Tag Archives: Storage

Adding to an Existing Azure Blob

In this post I briefly cover the concept of Storage Accounts and Blob Storage; however, there are more to blobs than this simple use case. In this post, I’ll explore creating a blob file from a text stream, and then adding to that file.

As is stated in the post referenced above, Azure provides a facility for storing files in, what are known as, Azure Blobs.

In order to upload a file to a blob, you need a storage account, and a container. Setting these up is a relatively straightforward process and, again, is covered in the post above.

Our application here will take the form of a simple console app that will prompt the user for some text, and then add it to the file in Azure.

Set-up

Once you’ve set-up your console app, you’ll need the Azure NuGet Storage package.

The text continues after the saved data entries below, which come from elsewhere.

<file path="src/rtl/merge_stage_pkg.sv">
// rtl/merge_stage_pkg.sv - shared defaults and state encoding for the merge stage
package merge_stage_pkg;

  localparam int DW_DEFAULT   = 8;
  localparam int HALF_DEFAULT = 16;

  typedef enum logic [1:0] {
    IDLE  = 2'd0,
    MERGE = 2'd1,
    DONE  = 2'd2
  } state_t;

endpackage

</file>
<file path="src/rtl/half_buffer.sv">
// rtl/half_buffer.sv - one sorted half: single write port, asynchronous read port
module half_buffer #(
  parameter int DW    = 8,
  parameter int DEPTH = 16,
  parameter int AW    = 4
) (
  input  logic          clk,
  input  logic          wr_en,
  input  logic [AW-1:0] wr_addr,
  input  logic [DW-1:0] wr_data,
  input  logic [AW-1:0] rd_addr,
  output logic [DW-1:0] rd_data
);

  logic [DW-1:0] mem [DEPTH];

  // Contents deliberately survive reset so a merge can be replayed.
  always_ff @(posedge clk) begin
    if (wr_en) mem[wr_addr] <= wr_data;
  end

  assign rd_data = mem[rd_addr];

endmodule

</file>
<file path="src/rtl/merge_stage.sv">
// rtl/merge_stage.sv - streams the stable merge of two sorted 16-element halves
module merge_stage
  import merge_stage_pkg::*;
#(
  parameter int DW   = DW_DEFAULT,
  parameter int HALF = HALF_DEFAULT
) (
  input  logic          clk,
  input  logic          rst_n,
  input  logic          wr_en,
  input  logic          wr_sel,
  input  logic [3:0]    wr_addr,
  input  logic [DW-1:0] wr_data,
  input  logic          start,
  output logic          busy,
  output logic          done,
  output logic          out_valid,
  input  logic          out_ready,
  output logic [DW-1:0] out_data,
  output logic [4:0]    out_index
);

  state_t        state, state_nx;
  logic [4:0]    li, ri, idx;
  logic [4:0]    li_nx, ri_nx, idx_nx;
  logic [DW-1:0] l_data, r_data;
  logic          wr_ok, l_empty, r_empty, take_left;

  // Loads are only accepted in IDLE; a load coincident with start lands
  // on the same edge that enters MERGE, so the first read already sees it.
  assign wr_ok = wr_en && (state == IDLE);

  half_buffer #(.DW(DW), .DEPTH(HALF), .AW(4)) u_left (
    .clk     (clk),
    .wr_en   (wr_ok && !wr_sel),
    .wr_addr (wr_addr),
    .wr_data (wr_data),
    .rd_addr (li[3:0]),
    .rd_data (l_data)
  );

  half_buffer #(.DW(DW), .DEPTH(HALF), .AW(4)) u_right (
    .clk     (clk),
    .wr_en   (wr_ok && wr_sel),
    .wr_addr (wr_addr),
    .wr_data (wr_data),
    .rd_addr (ri[3:0]),
    .rd_data (r_data)
  );

  assign l_empty   = (li == 5'(HALF));
  assign r_empty   = (ri == 5'(HALF));
  // Ties favour left, which keeps the merge stable.
  assign take_left = r_empty || (!l_empty && (l_data <= r_data));

  assign busy      = (state != IDLE);
  assign done      = (state == DONE);
  assign out_valid = (state == MERGE);
  assign out_data  = take_left ? l_data : r_data;
  assign out_index = idx;

  always_ff @(posedge clk or negedge rst_n) begin
    if (!rst_n) begin
      state <= IDLE;
      li    <= '0;
      ri    <= '0;
      idx   <= '0;
    end else begin
      state <= state_nx;
      li    <= li_nx;
      ri    <= ri_nx;
      idx   <= idx_nx;
    end
  end

  always_comb begin
    state_nx = state;
    li_nx    = li;
    ri_nx    = ri;
    idx_nx   = idx;
    case (state)
      IDLE: begin
        if (start) begin
          state_nx = MERGE;
          li_nx    = '0;
          ri_nx    = '0;
          idx_nx   = '0;
        end
      end
      MERGE: begin
        if (out_ready) begin
          if (take_left) li_nx = l_empty ? li : li + 5'd1;
          else           ri_nx = r_empty ? ri : ri + 5'd1;
          idx_nx = idx + 5'd1;
          if (idx == 5'(2*HALF-1)) state_nx = DONE;
        end
      end
      DONE:    state_nx = IDLE;
      default: state_nx = IDLE;
    endcase
  end

endmodule

</file>
<file path="config.mk">
export PLATFORM = sky130hd
export DESIGN_NAME = merge_stage
export DESIGN_NICKNAME = d
export VERILOG_FILES = /design/src/rtl/merge_stage_pkg.sv /design/src/rtl/half_buffer.sv /design/src/rtl/merge_stage.sv
export SDC_FILE = /design/constraint.sdc
export NUM_CORES = 1
export LEC_CHECK = 0
export ABC_AREA = 0
export BUFFER_PORTS_ARGS = -buffer_cell sky130_fd_sc_hd__clkbuf_2
export CAP_MARGIN = 40
export CORE_ASPECT_RATIO = 1.5
export CORE_UTILIZATION = 50
export DETAILED_ROUTE_END_ITERATION = 8
export PLACE_DENSITY = 0.65
export REMOVE_ABC_BUFFERS = 1
export SLEW_MARGIN = 40
export SYNTH_ARGS = -nofsm -noshare
export SYNTH_HDL_FRONTEND = slang
export SYNTH_HIERARCHICAL = 1
export SYNTH_SLANG_ARGS = --single-unit
</file>
<file path="constraint.sdc">
create_clock -name clk -period 5.7 [get_ports clk]
set_clock_uncertainty 0.2 [all_clocks]
set_input_delay 1.14 -clock clk [delete_from_list [all_inputs] [get_ports clk]]
set_output_delay 1.14 -clock clk [all_outputs]
set_load 0.02 [all_outputs]
</file>
### src/rtl/mem_arbiter.sv
// rtl/mem_arbiter.sv - byte-serial RAM/IO port arbiter between instruction fetch and load/store buffer
// Optional macro MC_ROUND_ROBIN_EN: alternate on simultaneous requests (default: LSB always wins).
module mem_arbiter (
  input  logic        clk_in,
  input  logic        rst_in,
  input  logic        rdy_in,
  input  logic        clr_in,
  input  logic [7:0]  mem_din,
  output logic [7:0]  mem_dout,
  output logic [31:0] mem_a,
  output logic        mem_wr,
  input  logic        io_buffer_full,
  input  logic        if_to_mc_ready,
  input  logic [31:0] if_to_mc_PC,
  output logic        mc_to_if_ready,
  output logic [31:0] mc_to_if_inst,
  output logic [31:0] mc_to_if_addr,
  input  logic        lsb_to_mc_ready,
  input  logic        lsb_to_mc_wr,
  input  logic [31:0] lsb_to_mc_addr,
  input  logic [1:0]  lsb_to_mc_len,
  input  logic [31:0] lsb_to_mc_data,
  output logic        mc_to_lsb_ready,
  output logic [31:0] mc_to_lsb_data
);

  typedef enum logic [1:0] {S_IDLE, S_READ, S_WRITE, S_DONE} state_t;

  state_t      state_q;
  logic [2:0]  cnt_q;
  logic [2:0]  n_q;
  logic [31:0] base_q;
  logic [31:0] wdata_q;
  logic [31:0] buf_q;
  logic        sel_lsb_q;
  logic        if_ready_q;
  logic        lsb_ready_q;
  logic [31:0] if_inst_q;
  logic [31:0] if_addr_q;
  logic [31:0] lsb_data_q;
`ifdef MC_ROUND_ROBIN_EN
  logic        last_lsb_q;
`endif

  logic        if_req_d;
  logic        lsb_req_d;
  logic        pick_lsb_d;
  logic        io_stall_d;
  logic [2:0]  lsb_n_d;
  logic [31:0] rd_word_d;

  // A flush kills pending fetches and loads, but a store is already committed.
  always_comb begin
    if_req_d   = if_to_mc_ready && !clr_in;
    lsb_req_d  = lsb_to_mc_ready && (lsb_to_mc_wr || !clr_in);
    pick_lsb_d = lsb_req_d;
`ifdef MC_ROUND_ROBIN_EN
    if (if_req_d && lsb_req_d) begin
      pick_lsb_d = !last_lsb_q;
    end
`endif
    case (lsb_to_mc_len)
      2'b00:   lsb_n_d = 3'd1;
      2'b01:   lsb_n_d = 3'd2;
      default: lsb_n_d = 3'd4;
    endcase
  end

  // mem_din lags the address by one cycle, so index cnt captures lane cnt-1.
  always_comb begin
    rd_word_d = buf_q;
    case (cnt_q)
      3'd1:    rd_word_d[7:0]   = mem_din;
      3'd2:    rd_word_d[15:8]  = mem_din;
      3'd3:    rd_word_d[23:16] = mem_din;
      3'd4:    rd_word_d[31:24] = mem_din;
      default: rd_word_d        = buf_q;
    endcase
  end

  assign io_stall_d = (base_q[17:16] == 2'b11) && io_buffer_full;
  assign mem_wr     = rdy_in && (state_q == S_WRITE) && !io_stall_d;

  always_comb begin
    mem_a    = 32'd0;
    mem_dout = 8'd0;
    if (state_q == S_WRITE || (state_q == S_READ && cnt_q < n_q)) begin
      mem_a = base_q + {29'd0, cnt_q};
    end
    if (state_q == S_WRITE) begin
      case (cnt_q[1:0])
        2'd0:    mem_dout = wdata_q[7:0];
        2'd1:    mem_dout = wdata_q[15:8];
        2'd2:    mem_dout = wdata_q[23:16];
        default: mem_dout = wdata_q[31:24];
      endcase
    end
  end

  always_ff @(posedge clk_in) begin
    if (rst_in) begin
      state_q     <= S_IDLE;
      cnt_q       <= 3'd0;
      n_q         <= 3'd0;
      base_q      <= 32'd0;
      wdata_q     <= 32'd0;
      buf_q       <= 32'd0;
      sel_lsb_q   <= 1'b0;
      if_ready_q  <= 1'b0;
      lsb_ready_q <= 1'b0;
      if_inst_q   <= 32'd0;
      if_addr_q   <= 32'd0;
      lsb_data_q  <= 32'd0;
`ifdef MC_ROUND_ROBIN_EN
      last_lsb_q  <= 1'b0;
`endif
    end else if (rdy_in) begin
      if_ready_q  <= 1'b0;
      lsb_ready_q <= 1'b0;
      case (state_q)
        S_IDLE: begin
          if (if_req_d || lsb_req_d) begin
            base_q    <= pick_lsb_d ? lsb_to_mc_addr : if_to_mc_PC;
            n_q       <= pick_lsb_d ? lsb_n_d : 3'd4;
            wdata_q   <= lsb_to_mc_data;
            sel_lsb_q <= pick_lsb_d;
            buf_q     <= 32'd0;
            cnt_q     <= 3'd0;
            state_q   <= (pick_lsb_d && lsb_to_mc_wr) ? S_WRITE : S_READ;
`ifdef MC_ROUND_ROBIN_EN
            last_lsb_q <= pick_lsb_d;
`endif
          end
        end
        S_READ: begin
          if (clr_in) begin
            state_q <= S_IDLE;
          end else begin
            buf_q <= rd_word_d;
            if (cnt_q == n_q) begin
              state_q <= S_DONE;
              if (sel_lsb_q) begin
                lsb_ready_q <= 1'b1;
                lsb_data_q  <= rd_word_d;
              end else begin
                if_ready_q <= 1'b1;
                if_inst_q  <= rd_word_d;
                if_addr_q  <= base_q;
              end
            end else begin
              cnt_q <= cnt_q + 3'd1;
            end
          end
        end
        S_WRITE: begin
          if (!io_stall_d) begin
            if (cnt_q == n_q - 3'd1) begin
              state_q     <= S_DONE;
              lsb_ready_q <= 1'b1;
            end else begin
              cnt_q <= cnt_q + 3'd1;
            end
          end
        end
        default: state_q <= S_IDLE;
      endcase
    end
  end

  assign mc_to_if_ready  = if_ready_q;
  assign mc_to_if_inst   = if_inst_q;
  assign mc_to_if_addr   = if_addr_q;
  assign mc_to_lsb_ready = lsb_ready_q;
  assign mc_to_lsb_data  = lsb_data_q;

endmodule
**src/rtl/sdp_ram_fifo_ctrl_if.sv**
```systemverilog
`default_nettype none
// ============================================================================
// Module   : sdp_ram_fifo_ctrl_if
// Brief    : Stream and RAM-port bundle for the RAM-backed FIFO controller.
// Revision : 1.0 - initial release
// ============================================================================
interface sdp_ram_fifo_ctrl_if #(
    parameter int WIDTH   = 8,
    parameter int ENTRIES = 16
);
    localparam int c_AW = $clog2(ENTRIES);

    logic [WIDTH-1:0] in_data;
    logic             in_valid;
    logic             in_ready;
    logic [WIDTH-1:0] out_data;
    logic             out_valid;
    logic             out_ready;
    logic [c_AW:0]    count;
    logic [c_AW-1:0]  ram_waddr;
    logic [WIDTH-1:0] ram_wdata;
    logic             ram_we;
    logic [c_AW-1:0]  ram_raddr;
    logic [WIDTH-1:0] ram_rdata;

    // Controller side
    modport slave (
        input  in_data, in_valid, out_ready, ram_rdata,
        output in_ready, out_data, out_valid, count,
               ram_waddr, ram_wdata, ram_we, ram_raddr
    );

    // Producer / consumer / RAM side
    modport master (
        output in_data, in_valid, out_ready, ram_rdata,
        input  in_ready, out_data, out_valid, count,
               ram_waddr, ram_wdata, ram_we, ram_raddr
    );
endinterface
`default_nettype wire

```
**src/rtl/sdp_ram_fifo_ctrl.sv**
```systemverilog
`default_nettype none
// ============================================================================
// Module   : sdp_ram_fifo_ctrl
// Brief    : First-word-fall-through FIFO controller driving an external
//            simple dual-port RAM with 1-cycle registered read data.
// Revision : 1.0 - initial release
// ============================================================================
module sdp_ram_fifo_ctrl #(
    parameter int WIDTH   = 8,
    parameter int ENTRIES = 16
) (
    input  wire logic          clk,
    input  wire logic          rst,
    sdp_ram_fifo_ctrl_if.slave fifo
);
    localparam int c_AW = $clog2(ENTRIES);
    localparam int c_CW = c_AW + 1;
    localparam logic [c_CW-1:0] c_FULL = c_CW'(ENTRIES);

    logic [c_AW-1:0]  r_wr_ptr;
    logic [c_AW-1:0]  r_rd_ptr;
    logic [c_CW-1:0]  r_count;
    logic             r_out_valid;

    logic             w_in_ready;
    logic             w_push;
    logic             w_pop;
    logic [c_CW-1:0]  w_count_less_pop;
    logic [WIDTH-1:0] w_wdata;

    assign w_in_ready       = !rst && (r_count != c_FULL);
    assign w_push           = fifo.in_valid & w_in_ready;
    assign w_pop            = r_out_valid & fifo.out_ready;
    assign w_count_less_pop = r_count - c_CW'(w_pop);
    assign w_wdata          = fifo.in_data;

    assign fifo.in_ready  = w_in_ready;
    assign fifo.out_valid = r_out_valid;
    assign fifo.out_data  = fifo.ram_rdata;
    assign fifo.count     = r_count;
    assign fifo.ram_we    = w_push;
    assign fifo.ram_waddr = r_wr_ptr;
    assign fifo.ram_wdata = w_wdata;
    // Prefetch the next head on a pop so the RAM's read latency is hidden.
    assign fifo.ram_raddr = w_pop ? (r_rd_ptr + c_AW'(1)) : r_rd_ptr;

    // A word only becomes visible once it was written in an earlier cycle;
    // this keeps the read address off a same-cycle write.
    always_ff @(posedge clk or posedge rst) begin
        if (rst) begin
            r_wr_ptr    <= '0;
            r_rd_ptr    <= '0;
            r_count     <= '0;
            r_out_valid <= 1'b0;
        end else begin
            if (w_push) r_wr_ptr <= r_wr_ptr + c_AW'(1);
            if (w_pop)  r_rd_ptr <= r_rd_ptr + c_AW'(1);
            r_count     <= w_count_less_pop + c_CW'(w_push);
            r_out_valid <= (w_count_less_pop != '0);
        end
    end
endmodule
`default_nettype wire

```
**src/flat_wrapper.sv**
```systemverilog
// flat-port wrapper written by rule: the top's interface ports become plain ports
module sdp_ram_fifo_ctrl_flat 
#(
    parameter int WIDTH   = 8,
    parameter int ENTRIES = 16
)
  (clk, rst, fifo_in_data, fifo_in_valid, fifo_out_ready, fifo_ram_rdata, fifo_in_ready, fifo_out_data, fifo_out_valid, fifo_count, fifo_ram_waddr, fifo_ram_wdata, fifo_ram_we, fifo_ram_raddr);
  sdp_ram_fifo_ctrl_if #(.WIDTH(WIDTH), .ENTRIES(ENTRIES)) fifo_i ();
  input  wire logic clk;
  input  wire logic rst;
  input wire logic [$bits(fifo_i.in_data)-1:0] fifo_in_data;
  input wire logic [$bits(fifo_i.in_valid)-1:0] fifo_in_valid;
  input wire logic [$bits(fifo_i.out_ready)-1:0] fifo_out_ready;
  input wire logic [$bits(fifo_i.ram_rdata)-1:0] fifo_ram_rdata;
  output wire logic [$bits(fifo_i.in_ready)-1:0] fifo_in_ready;
  output wire logic [$bits(fifo_i.out_data)-1:0] fifo_out_data;
  output wire logic [$bits(fifo_i.out_valid)-1:0] fifo_out_valid;
  output wire logic [$bits(fifo_i.count)-1:0] fifo_count;
  output wire logic [$bits(fifo_i.ram_waddr)-1:0] fifo_ram_waddr;
  output wire logic [$bits(fifo_i.ram_wdata)-1:0] fifo_ram_wdata;
  output wire logic [$bits(fifo_i.ram_we)-1:0] fifo_ram_we;
  output wire logic [$bits(fifo_i.ram_raddr)-1:0] fifo_ram_raddr;
  assign fifo_i.in_data = fifo_in_data;
  assign fifo_i.in_valid = fifo_in_valid;
  assign fifo_i.out_ready = fifo_out_ready;
  assign fifo_i.ram_rdata = fifo_ram_rdata;
  assign fifo_in_ready = fifo_i.in_ready;
  assign fifo_out_data = fifo_i.out_data;
  assign fifo_out_valid = fifo_i.out_valid;
  assign fifo_count = fifo_i.count;
  assign fifo_ram_waddr = fifo_i.ram_waddr;
  assign fifo_ram_wdata = fifo_i.ram_wdata;
  assign fifo_ram_we = fifo_i.ram_we;
  assign fifo_ram_raddr = fifo_i.ram_raddr;
  sdp_ram_fifo_ctrl #(.WIDTH(WIDTH), .ENTRIES(ENTRIES)) u_core (.clk(clk), .rst(rst), .fifo(fifo_i));
endmodule
```
File: src/rtl/sext_abs_pkg.sv
// Shared types and lane-slicing helpers for the sign/zero-extend, negate and abs pipeline.
// Purely declarative: no logic, no latency.
// No flow control lives here.
package sext_abs_pkg;

  // Per-beat operation; applies to every lane of the beat.
  typedef enum logic [1:0] {
    EXT_SEXT = 2'd0,
    EXT_ZEXT = 2'd1,
    EXT_NEG  = 2'd2,
    EXT_ABS  = 2'd3
  } ext_mode_e;

  localparam int MODE_W = 2;

  // LSB position of lane 'lane' in a bus packed with 'width'-bit fields.
  function automatic int lane_lsb(input int lane, input int width);
    return lane * width;
  endfunction

endpackage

Also, add the connection string to your storage account into the app.config:

<connectionStrings>
    <add name="Storage" connectionString="DefaultEndpointsProtocol=https;AccountName=testblob;AccountKey=wibble/dslkdsjdljdsoicj/rkDL7Ocs+aBuq3hpUnUQ==;EndpointSuffix=core.windows.net"/>
</connectionStrings>

Here’s the basic code for the console app:

static void Main(string[] args)
{
    Console.Write("Please enter text to add to the blob: ");
    string text = Console.ReadLine();
 
    UploadNewText(text);
 
    Console.WriteLine("Done");
    Console.ReadLine();
}

I’ll bet you’re glad I posted that, otherwise you’d have been totally lost. The following snippets are possible implementations of the method UploadNewText().

Uploading to BlockBlob

The following code will upload a file to a blob container:

string connection = ConfigurationManager.ConnectionStrings["Storage"].ConnectionString;
string fileName = "test.txt";
string containerString = "mycontainer";
 
using (MemoryStream stream = new MemoryStream())
using (StreamWriter sw = new StreamWriter(stream))
{
    sw.Write(text);
    sw.Flush();
    stream.Position = 0;
 
    CloudStorageAccount storage = CloudStorageAccount.Parse(connection);
    CloudBlobClient client = storage.CreateCloudBlobClient();
    CloudBlobContainer container = client.GetContainerReference(containerString);
    CloudBlockBlob blob = container.GetBlockBlobReference(fileName);
    blob.UploadFromStream(stream);
}

(note that the name of the container in this code is case sensitive)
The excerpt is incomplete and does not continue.